Kabur

11.5K 875 60
                                    

Assalamualaikum...

Abang Athar mau lanjut nih.

Oh iya, mau ngingetin aja nih, yang belum follow, boleh dong follow dulu sebelum baca.

Seperti kata pepatah, tak kenal maka tak sayang.

Udah kenal, kita sayang-sayangan di mari. Eeaaakk.

💗💗💗

Dua bulan kemudian.

Pukul enam pagi. Keluarga Athar telah siap untuk datang ke Pondok Pesantren Al-Islam, di mana pukul delapan nanti sebuah perhelatan akbar akan dilaksanakan. Pernikahan Athar dengan Putri salah seorang ustadz di pondok tersebut.

Athar yang duduk di kursi belakang mobil bersama sang ibu menatap cemas ke luar jendela. Tangannya berkeringat dingin. Berkali ia membetulkan letak peci putihnya.

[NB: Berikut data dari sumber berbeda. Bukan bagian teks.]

## src/pnwk_pkg.sv

```systemverilog
// Shared constants for the channel 2 partial-network wake status block.
// Assumes a single 250 MHz clock and a synchronous, active-low reset.
`default_nettype none

package pnwk_pkg;

    // Register addresses on the 7-bit serial register port
    localparam logic [6:0] PNWK_ADDR_WAKE_STATUS = 7'h68;
    localparam logic [6:0] PNWK_ADDR_ERR_COUNT   = 7'h69;
    localparam logic [6:0] PNWK_ADDR_PERIOD_INT  = 7'h6A;
    localparam logic [6:0] PNWK_ADDR_PERIOD_FRAC = 7'h6B;

    // Field positions in the wake status register
    localparam int PNWK_BIT_SYNC   = 6;
    localparam int PNWK_BIT_QUIET  = 3;
    localparam int PNWK_BIT_ACTIVE = 2;
    localparam int PNWK_BIT_WUP    = 1;
    localparam int PNWK_BIT_WUF    = 0;

    // Frame error counter
    localparam int         PNWK_CNT_W    = 6;
    localparam logic [5:0] PNWK_CNT_ZERO = 6'h00;
    localparam logic [5:0] PNWK_CNT_OVF  = 6'h20;

    // Channel mode value that never arms partial-network wake, and the mode bit that gates the active flag
    localparam logic [2:0] PNWK_MODE_NO_ARM = 3'h4;
    localparam int         PNWK_MODE_TOP    = 2;

    // Averaged bit period, 8 integer bits over 4 fraction bits
    localparam int          PNWK_AVG_W     = 12;
    localparam logic [11:0] PNWK_AVG_RESET = 12'hA00;

    // Reset values of the four status registers
    localparam logic [7:0] PNWK_RST_WAKE_STATUS = 8'h00;
    localparam logic [7:0] PNWK_RST_ERR_COUNT   = 8'h00;
    localparam logic [7:0] PNWK_RST_PERIOD_INT  = 8'hA0;
    localparam logic [7:0] PNWK_RST_PERIOD_FRAC = 8'h00;

    // Activation state, one-hot
    typedef enum logic [2:0] {
        PNWK_ST_IDLE  = 3'b001,
        PNWK_ST_ARMED = 3'b010,
        PNWK_ST_FAULT = 3'b100
    } pnwk_state_t;

endpackage : pnwk_pkg

`default_nettype wire

```

## src/pnwk_err_counter.sv

```systemverilog
// Saturating frame error counter for the partial-network wake channel.
// Assumes event inputs are single-cycle pulses on clk.
`timescale 1ns/100ps
`default_nettype none

module pnwk_err_counter
    import pnwk_pkg::*;
(
    input  wire logic                  clk,
    input  wire logic                  rst_n,
    input  wire logic                  count_up,
    input  wire logic                  count_down,
    output var  logic [PNWK_CNT_W-1:0] bad_frame_count,
    output var  logic                  overflow
);

    logic [PNWK_CNT_W-1:0] cnt_r;
    logic [PNWK_CNT_W-1:0] cnt_nxt;

    ////////////////////////////////////////////////////////////////////////
    // Next count; overflow freezes the value so software can see it
    always_comb begin
        cnt_nxt = cnt_r;
        if (cnt_r == PNWK_CNT_OVF) begin
            cnt_nxt = cnt_r;
        end else if (count_up) begin
            cnt_nxt = cnt_r + 6'h01;
        end else if (count_down && cnt_r != PNWK_CNT_ZERO) begin
            cnt_nxt = cnt_r - 6'h01;
        end
    end

    // Counter register, cleared to zero on reset
    always_ff @(posedge clk) begin
        if (!rst_n) begin
            cnt_r <= PNWK_CNT_ZERO;
        end else begin
            cnt_r <= cnt_nxt;
        end
    end

    assign bad_frame_count = cnt_r;
    assign overflow        = (cnt_r == PNWK_CNT_OVF);
endmodule // pnwk_err_counter

`default_nettype wire

```

## src/pnwk_status_ch2.sv

```systemverilog
// Partial-network wake status and supervision for CAN channel 2.
// Assumes frame decoder events, mode and config inputs come from logic on clk.
// Summary of operation
// Sync flag sets after an error-free frame, clears when wake function inactive.
// Bus-quiet flag reflects silence timeout only during partial-network wake.
// Active flag needs no channel fault, valid config, mode top bit set.
// A channel mode change arms wake, except when the new mode is 100.
// Wake pattern bit sets when a pattern is detected, holds until reset.
// Wake frame bit sets when a conforming wake frame is detected while wake is active.
// Unused status bits read as zero.
// Six-bit frame error count; zero means none, 31 means 31 errors.
// Valid frame decrements a count of 1 to 31; zero stays zero.
// Count 32 disables wake, sets channel fault, enables plain wake.
// Integer part of averaged bit period appears in high recovery register.
// Fraction nibble of averaged bit period appears in low recovery bits 7:4.
// Reset loads A0 into high recovery register, zero into the others.
// Each bad frame while active increments the count, saturating at overflow.
// Status registers are read-only; all state updates on clk.
`timescale 1ns/100ps
`default_nettype none

module pnwk_status_ch2
    import pnwk_pkg::*;
(
    input  wire logic                  clk,
    input  wire logic                  rst_n,
    input  wire logic                  frame_ok,
    input  wire logic                  frame_err,
    input  wire logic                  silence_exceeded,
    input  wire logic                  wake_pattern_det,
    input  wire logic                  wake_frame_det,
    input  wire logic                  avg_valid,
    input  wire logic [PNWK_AVG_W-1:0] averaged_bit_period,
    input  wire logic                  config_valid_flag,
    input  wire logic [2:0]            channel_mode_field,
    input  wire logic                  rd_en,
    input  wire logic                  wr_en,
    input  wire logic [6:0]            rd_addr,
    input  wire logic [7:0]            wr_data,
    output var  logic [7:0]            rd_data,
    output var  logic                  rd_valid,
    output var  logic                  partial_net_active_flag,
    output var  logic                  channel_fault_flag,
    output var  logic                  wake_capable_en
);

    pnwk_state_t           state_r;
    pnwk_state_t           state_nxt;
    logic [2:0]            mode_r;
    logic [2:0]            mode_nxt;
    logic                  active_r;
    logic                  active_nxt;
    logic                  sync_r;
    logic                  sync_nxt;
    logic                  quiet_r;
    logic                  quiet_nxt;
    logic                  wup_r;
    logic                  wup_nxt;
    logic                  wuf_r;
    logic                  wuf_nxt;
    logic [PNWK_AVG_W-1:0] bit_period_average_r;
    logic [PNWK_AVG_W-1:0] bit_period_average_nxt;
    logic [7:0]            rd_data_r;
    logic [7:0]            rd_data_nxt;
    logic                  rd_valid_r;
    logic                  wake_cap_r;
    logic                  fault_nxt;
    logic                  mode_change;
    logic [PNWK_CNT_W-1:0] bad_frame_count;
    logic                  cnt_overflow;
    logic                  wr_ignored;

    // Writes land on read-only registers and are dropped
    assign wr_ignored = wr_en & (|wr_data);

    // Register image decode, shared by the read path and the checks;
    // all state comes in as arguments so a check sees sampled values
    function automatic logic [7:0] reg_image(
        input logic [6:0]            addr,
        input logic                  sync,
        input logic                  quiet,
        input logic                  active,
        input logic                  wup,
        input logic                  wuf,
        input logic [PNWK_CNT_W-1:0] cnt,
        input logic [PNWK_AVG_W-1:0] avg
    );
        logic [7:0] img;
        img = 8'h00;
        unique case (addr)
            PNWK_ADDR_WAKE_STATUS: begin
                img[PNWK_BIT_SYNC]   = sync;
                img[PNWK_BIT_QUIET]  = quiet;
                img[PNWK_BIT_ACTIVE] = active;
                img[PNWK_BIT_WUP]    = wup;
                img[PNWK_BIT_WUF]    = wuf;
            end
            PNWK_ADDR_ERR_COUNT:   img = {2'h0, cnt};
            PNWK_ADDR_PERIOD_INT:  img = avg[11:4];
            PNWK_ADDR_PERIOD_FRAC: img = {avg[3:0], 4'h0};
            default:               img = 8'h00;
        endcase
        return img;
    endfunction

    ////////////////////////////////////////////////////////////////////////
    // Frame error counter; errors only count while wake is active
    pnwk_err_counter u_err_counter (
        .clk             (clk),
        .rst_n           (rst_n),
        .count_up        (frame_err & active_r),
        .count_down      (frame_ok),
        .bad_frame_count (bad_frame_count),
        .overflow        (cnt_overflow)
    );

    ////////////////////////////////////////////////////////////////////////
    // Activation state; fault is sticky until reset so the plain wake path
    // stays armed for the next pattern
    assign mode_change = (channel_mode_field != mode_r);

    always_comb begin
        state_nxt = state_r;
        mode_nxt  = channel_mode_field;
        unique case (state_r)
            PNWK_ST_IDLE: begin
                if (cnt_overflow) begin
                    state_nxt = PNWK_ST_FAULT;
                end else if (mode_change && channel_mode_field != PNWK_MODE_NO_ARM) begin
                    state_nxt = PNWK_ST_ARMED;
                end
            end
            PNWK_ST_ARMED: begin
                if (cnt_overflow) begin
                    state_nxt = PNWK_ST_FAULT;
                end else if (mode_change && channel_mode_field == PNWK_MODE_NO_ARM) begin
                    state_nxt = PNWK_ST_IDLE;
                end
            end
            PNWK_ST_FAULT: begin
                state_nxt = PNWK_ST_FAULT;
            end
            default: begin
                state_nxt = PNWK_ST_IDLE;
            end
        endcase
        fault_nxt  = (state_nxt == PNWK_ST_FAULT);
        active_nxt = (state_nxt == PNWK_ST_ARMED) && !fault_nxt && config_valid_flag
                     && channel_mode_field[PNWK_MODE_TOP];
    end

    always_ff @(posedge clk) begin
        if (!rst_n) begin
            state_r    <= PNWK_ST_IDLE;
            mode_r     <= PNWK_MODE_NO_ARM;
            active_r   <= 1'b0;
            wake_cap_r <= 1'b0;
        end else begin
            state_r    <= state_nxt;
            mode_r     <= mode_nxt;
            active_r   <= active_nxt;
            wake_cap_r <= fault_nxt;
        end
    end

    ////////////////////////////////////////////////////////////////////////
    // Status flags; detections are sticky, sync and quiet follow activity
    always_comb begin
        sync_nxt  = active_r && (sync_r || (frame_ok && !frame_err));
        quiet_nxt = active_r && silence_exceeded;
        wup_nxt   = wup_r || wake_pattern_det;
        wuf_nxt   = wuf_r || (wake_frame_det && active_r);
    end

    always_ff @(posedge clk) begin
        if (!rst_n) begin
            sync_r  <= PNWK_RST_WAKE_STATUS[PNWK_BIT_SYNC];
            quiet_r <= PNWK_RST_WAKE_STATUS[PNWK_BIT_QUIET];
            wup_r   <= PNWK_RST_WAKE_STATUS[PNWK_BIT_WUP];
            wuf_r   <= PNWK_RST_WAKE_STATUS[PNWK_BIT_WUF];
        end else begin
            sync_r  <= sync_nxt;
            quiet_r <= quiet_nxt;
            wup_r   <= wup_nxt;
            wuf_r   <= wuf_nxt;
        end
    end

    ////////////////////////////////////////////////////////////////////////
    // Averaged bit period from the clock recovery filter
    always_comb begin
        bit_period_average_nxt = avg_valid ? averaged_bit_period : bit_period_average_r;
    end

    always_ff @(posedge clk) begin
        if (!rst_n) begin
            bit_period_average_r <= PNWK_AVG_RESET;
        end else begin
            bit_period_average_r <= bit_period_average_nxt;
        end
    end

    ////////////////////////////////////////////////////////////////////////
    // Read port; one cycle latency, unmapped addresses return zero
    always_comb begin
        rd_data_nxt = rd_en ? reg_image(rd_addr, sync_r, quiet_r, active_r, wup_r, wuf_r,
                                        bad_frame_count, bit_period_average_r) : rd_data_r;
    end

    always_ff @(posedge clk) begin
        if (!rst_n) begin
            rd_data_r  <= 8'h00;
            rd_valid_r <= 1'b0;
        end else begin
            rd_data_r  <= rd_data_nxt;
            rd_valid_r <= rd_en;
        end
    end

    assign rd_data                 = rd_data_r;
    assign rd_valid                = rd_valid_r;
    assign partial_net_active_flag = active_r;
    assign channel_fault_flag      = wake_cap_r;
    assign wake_capable_en         = wake_cap_r;
endmodule // pnwk_status_ch2

`default_nettype wire

```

"Kamu gugup, Nak?" tanya Hilda.

Athar tak menoleh. Lidah rasanya kelu, berkali ia mencoba menghafal nama calon istri barunya itu. Tetap tak bisa, entah ia hanya berdoa dalam hati, pernikahan itu gagal.

Terbayang wajah sang istri yang pucat dan kini tengah berjuang sendiri di rumah sakit. Sementara dirinya, hendak menikah lagi dengan wanita lain, yang bahkan ia sendiri belum mengenalnya. Mungkinkah memang ini sudah suratan takdir yang harus ia jalani.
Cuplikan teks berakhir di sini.